_HOW TO COMPLETE THIS TASK_. Within the listing, how many lines hold the word "scripts"? Give the number by itself.
═══ SUPPLIED RECORDS ═══
<file path="design/flow/config.mk">
export PLATFORM = sky130hd
export DESIGN_NAME = traffic_control
export DESIGN_NICKNAME = traffic_control
export VERILOG_FILES = /design/flow/design.v
export SDC_FILE = /design/flow/constraint.sdc
export NUM_CORES = 4
export LEC_CHECK = 1
export CORE_AREA = 10 10 87 87
export DIE_AREA = 0 0 97 97
export SYNTH_HDL_FRONTEND = slang
</file>
<file path="design/flow/constraint.sdc">
current_design traffic_control

set clk_period 3.5
set clk_io_pct 0.2

create_clock -name clk0 -period $clk_period [get_ports {clk}]

set non_clock_inputs [all_inputs -no_clocks]
set_input_delay [expr $clk_period * $clk_io_pct] -clock clk0 $non_clock_inputs
set_output_delay [expr $clk_period * $clk_io_pct] -clock clk0 [all_outputs]
</file>
<file path="design/flow/design.v">
`timescale 1ns / 1ps
module traffic_control (
    input  logic        clk,
    input  logic        rst_a,
    input  logic        ped_request,            
    input  logic [3:0]  emergency_dir,          
    output logic [2:0]  n_lights,
    output logic [2:0]  s_lights,
    output logic [2:0]  e_lights,
    output logic [2:0]  w_lights
);
    localparam RED    = 3'b001;
    localparam YELLOW = 3'b010;
    localparam GREEN  = 3'b100;
    typedef enum logic [3:0] {
        N_GREEN, N_YELLOW,
        S_GREEN, S_YELLOW,
        E_GREEN, E_YELLOW,
        W_GREEN, W_YELLOW,
        ALL_RED_PEDESTRIAN,
        N_EMERGENCY, S_EMERGENCY, E_EMERGENCY, W_EMERGENCY
    } state_t;
    state_t current_state, next_state;
    logic [3:0] counter;
    localparam GREEN_TIME      = 4'd10;
    localparam YELLOW_TIME     = 4'd3;
    localparam PEDESTRIAN_TIME = 4'd5;
    localparam EMERGENCY_TIME  = 4'd6;
    always_ff @(posedge clk or posedge rst_a) begin
        if (rst_a) begin
            current_state <= N_GREEN;
            counter <= 0;
        end else begin
            case (current_state)
                ALL_RED_PEDESTRIAN: begin
                    if (counter == PEDESTRIAN_TIME) begin
                        current_state <= N_GREEN;
                        counter <= 0;
                    end else counter <= counter + 1;
                end
                N_EMERGENCY, S_EMERGENCY, E_EMERGENCY, W_EMERGENCY: begin
                    if (counter == EMERGENCY_TIME) begin
                        current_state <= N_GREEN;  
                        counter <= 0;
                    end else counter <= counter + 1;
                end
                default: begin
                    if (((current_state inside {N_GREEN, S_GREEN, E_GREEN, W_GREEN}) && counter == GREEN_TIME) ||
                        ((current_state inside {N_YELLOW, S_YELLOW, E_YELLOW, W_YELLOW}) && counter == YELLOW_TIME)) begin
                        current_state <= next_state;
                        counter <= 0;
                    end else counter <= counter + 1;
                end
            endcase
        end
    end
    always_comb begin
        if (emergency_dir[0]) next_state = N_EMERGENCY;
        else if (emergency_dir[1]) next_state = S_EMERGENCY;
        else if (emergency_dir[2]) next_state = E_EMERGENCY;
        else if (emergency_dir[3]) next_state = W_EMERGENCY;
        else if (ped_request) next_state = ALL_RED_PEDESTRIAN;
        else begin
            case (current_state)
                N_GREEN:   next_state = N_YELLOW;
                N_YELLOW:  next_state = S_GREEN;
                S_GREEN:   next_state = S_YELLOW;
                S_YELLOW:  next_state = E_GREEN;
                E_GREEN:   next_state = E_YELLOW;
                E_YELLOW:  next_state = W_GREEN;
                W_GREEN:   next_state = W_YELLOW;
                W_YELLOW:  next_state = N_GREEN;
                default:   next_state = N_GREEN;
            endcase
        end
    end
    always_comb begin
        n_lights = RED;
        s_lights = RED;
        e_lights = RED;
        w_lights = RED;
        case (current_state)
            N_GREEN, N_EMERGENCY: n_lights = GREEN;
            N_YELLOW:             n_lights = YELLOW;
            S_GREEN, S_EMERGENCY: s_lights = GREEN;
            S_YELLOW:             s_lights = YELLOW;
            E_GREEN, E_EMERGENCY: e_lights = GREEN;
            E_YELLOW:             e_lights = YELLOW;
            W_GREEN, W_EMERGENCY: w_lights = GREEN;
            W_YELLOW:             w_lights = YELLOW;
            ALL_RED_PEDESTRIAN: begin
                n_lights = RED;
                s_lights = RED;
                e_lights = RED;
                w_lights = RED;
            end
        endcase
    end
endmodule
</file>
<file path="design/flow/run.sh">
#!/bin/bash
# OpenROAD 26Q1-2900-gdf79404cd8, Yosys 0.63+post, stock flow scripts
make -C /OpenROAD-flow-scripts/flow DESIGN_CONFIG=/design/flow/config.mk WORK_HOME=/design/flow/orfs finish
</file>
==> impl_metrics.prom <==
# HELP chip_impl_metric Synthesis and place-and-route metrics
# TYPE chip_impl_metric gauge
chip_impl_metric{name="fp.dieW",unit="um"} 97
chip_impl_metric{name="clk_pin_slew_worst_paths",unit="ns"} 0.04
chip_impl_info{name="rsz0062_at_grt",value="false"} 1
chip_impl_info{name="timing.setup.critical_path_class",value="reg2out"} 1
chip_impl_metric{name="seq_power_share",unit="%"} 44.3
chip_impl_metric{name="routed_via_density",unit=""} 4.022
chip_impl_metric{name="synth_cell_type_count",unit=""} 34
chip_impl_metric{name="final-comb-area",unit="um^2"} 560.5
chip_impl_metric{name="min_period",unit="ns"} 2.684
chip_impl_metric{name="grt.overflow.total",unit=""} 0
chip_impl_metric{name="first_global_vias",unit=""} 808
chip_impl_metric{name="die-height",unit="um"} 97
chip_impl_metric{name="final-hold-violation-count",unit=""} 0
chip_impl_metric{name="ys_ff",unit=""} 8
chip_impl_metric{name="cp_slowest_stage_delay",unit="ns"} 0.49
chip_impl_metric{name="clock_path_buffers",unit=""} 2
chip_impl_metric{name="numClockSinks",unit=""} 8
chip_impl_metric{name="timing.final.max_slew_violations",unit=""} 0
chip_impl_metric{name="fin_ws",unit="ns"} 0.8155
chip_impl_info{name="crit_family",value="buffers and inverters"} 1
chip_impl_metric{name="instance_area_after_placement",unit="um^2"} 1061
chip_impl_info{name="logic_family",value="simple AND/OR/NAND/NOR gates"} 1
chip_impl_metric{name="synthesis.yosys.warnings",unit=""} 0
chip_impl_metric{name="dr.first_iter.drc_count",unit=""} 18
chip_impl_info{name="crit_chain",value="inv_1 > ha_1 > nand2_1 > a21oi_1 > clkdlybuf4s50_1"} 1
chip_impl_metric{name="placement.setup.worst_slack",unit="ns"} 1.066
chip_impl_metric{name="cts_htree_levels",unit=""} 1
chip_impl_metric{name="power.internal",unit="uW"} 173.9
chip_impl_metric{name="ios",unit=""} 19
chip_impl_metric{name="hold_ws",unit="ns"} 0.5040
chip_impl_metric{name="number_of_buffer_and_inverter_instances_along_the_worst_setup_path",unit=""} 2
chip_impl_metric{name="setup_tns",unit="ns"} 0
chip_impl_metric{name="number_of_antenna_violations_at_the_first_check_in_global_routing",unit=""} 0
chip_impl_metric{name="grt_start_max_net_pins",unit=""} 17
chip_impl_metric{name="routed_wire_length_per_instance",unit="um"} 10.94
chip_impl_metric{name="hold_buffers",unit=""} 0
chip_impl_metric{name="timing.final.setup_violations",unit=""} 0
chip_impl_metric{name="fin_total_pwr",unit="uW"} 209.9
chip_impl_metric{name="power_frac_clock",unit="%"} 50.0
chip_impl_metric{name="cts_made_buffers",unit=""} 3
chip_impl_info{name="synth-main-ff-cell",value="dfrtp_1"} 1
chip_impl_metric{name="ant_nets",unit=""} 0
chip_impl_metric{name="postSynthCellCount",unit=""} 94
chip_impl_metric{name="yosys_cells",unit=""} 94
chip_impl_metric{name="drc",unit=""} 0
chip_impl_metric{name="finalInstanceArea",unit="um^2"} 1102
chip_impl_metric{name="detailedRoute.firstPassIterationCount",unit=""} 3
chip_impl_metric{name="netlist_area_before_placement",unit="um^2"} 800.8
chip_impl_metric{name="coreArea",unit="um^2"} 5642
chip_impl_metric{name="cts-resized-gates",unit=""} 0
chip_impl_metric{name="switching_share_of_power",unit="%"} 17.17
chip_impl_info{name="outcome",value="finished, final reports clean"} 1
chip_impl_info{name="final_common_cell",value="clkdlybuf4s50_1"} 1
chip_impl_metric{name="worst_setup_skew_after_layout",unit="ns"} 0.0004669
chip_impl_info{name="crit_slowest_cell",value="clkdlybuf4s50_1"} 1
chip_impl_metric{name="p_leak",unit="nW"} 0.4592
chip_impl_info{name="worst_setup_path_start_kind",value="register"} 1
chip_impl_metric{name="placedCellCount",unit=""} 182
chip_impl_metric{name="finalCoreUtilization",unit="%"} 19.54
chip_impl_metric{name="fillerInstances",unit=""} 622
chip_impl_metric{name="cts_setup_buffers",unit=""} 0
chip_impl_metric{name="track_usage",unit="%"} 4.149
chip_impl_metric{name="max_slew.worst_pin.slew",unit="ns"} 0.5072
chip_impl_metric{name="count_of_buffers_from_port_buffering",unit=""} 18
chip_impl_info{name="most-common-layout-cells",value="18 x clkdlybuf4s50_1, 10 x nor2_1, 10 x ha_1"} 1
chip_impl_metric{name="cp_data_arrival_time",unit="ns"} 1.98
chip_impl_metric{name="fmax",unit="MHz"} 372.5
chip_impl_metric{name="grt_first_pass_wirelength",unit="um"} 3512
chip_impl_metric{name="yosys.stat.chipArea",unit="um^2"} 800.8
chip_impl_metric{name="vdd_ir_drop_max",unit="mV"} 0.07714
chip_impl_info{name="crit_path_end_kind",value="primary output"} 1
chip_impl_metric{name="ff_latch_area",unit="um^2"} 200.2
chip_impl_info{name="cts_tree",value="built"} 1
chip_impl_metric{name="place_hpwl",unit="um"} 1636
chip_impl_info{name="worstHoldPathType",value="reg2reg"} 1
chip_impl_metric{name="cp.required",unit="ns"} 2.80
chip_impl_metric{name="synth_compound_gate_area_share",unit="%"} 24.22
chip_impl_metric{name="area_growth_syn_to_layout",unit="%"} 37.66
chip_impl_metric{name="async_flop_share",unit="%"} 100.0
chip_impl_metric{name="total_switching_power",unit="uW"} 36.05
chip_impl_metric{name="edf_count",unit=""} 0
chip_impl_metric{name="slew_headroom",unit="%"} 65.71
chip_impl_metric{name="syn_area_per_cell",unit="um^2"} 8.519
chip_impl_metric{name="worstPathMaxFanout",unit=""} 6
chip_impl_metric{name="finalWirelength",unit="um"} 2023
chip_impl_metric{name="stage_log_warnings",unit=""} 33
chip_impl_metric{name="p_comb_share",unit="%"} 5.7
chip_impl_metric{name="final_layout_size_suffix_gt1_share",unit="%"} 6.195
chip_impl_metric{name="simple_gate_share",unit="%"} 25.31
chip_impl_metric{name="synth-xor-area-share",unit="%"} 2.188
chip_impl_info{name="clock-root-buffer",value="clkbuf_8"} 1
chip_impl_metric{name="instances_no_fill",unit=""} 185
chip_impl_metric{name="mux_area_share",unit="%"} 2.656
chip_impl_metric{name="vias",unit=""} 744
chip_impl_metric{name="rows",unit=""} 27
chip_impl_metric{name="drv_cap",unit=""} 0
chip_impl_metric{name="seq_area_frac_synth",unit="%"} 25.00
chip_impl_metric{name="synthAdderAreaFrac",unit="%"} 15.63
chip_impl_metric{name="n_antenna_cell",unit=""} 0
chip_impl_metric{name="clk_latency",unit="ns"} 0.22
chip_impl_metric{name="initCoreUtil",unit="%"} 14.19
chip_impl_metric{name="chip_area",unit="um^2"} 9409
chip_impl_metric{name="power.density",unit="nW/um^2"} 190.5
chip_impl_metric{name="gp_routability_congestion",unit=""} 0.8233
chip_impl_metric{name="finalClockPeriodUsage",unit="%"} 76.70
═══
_SOLUTION BELOW_. 2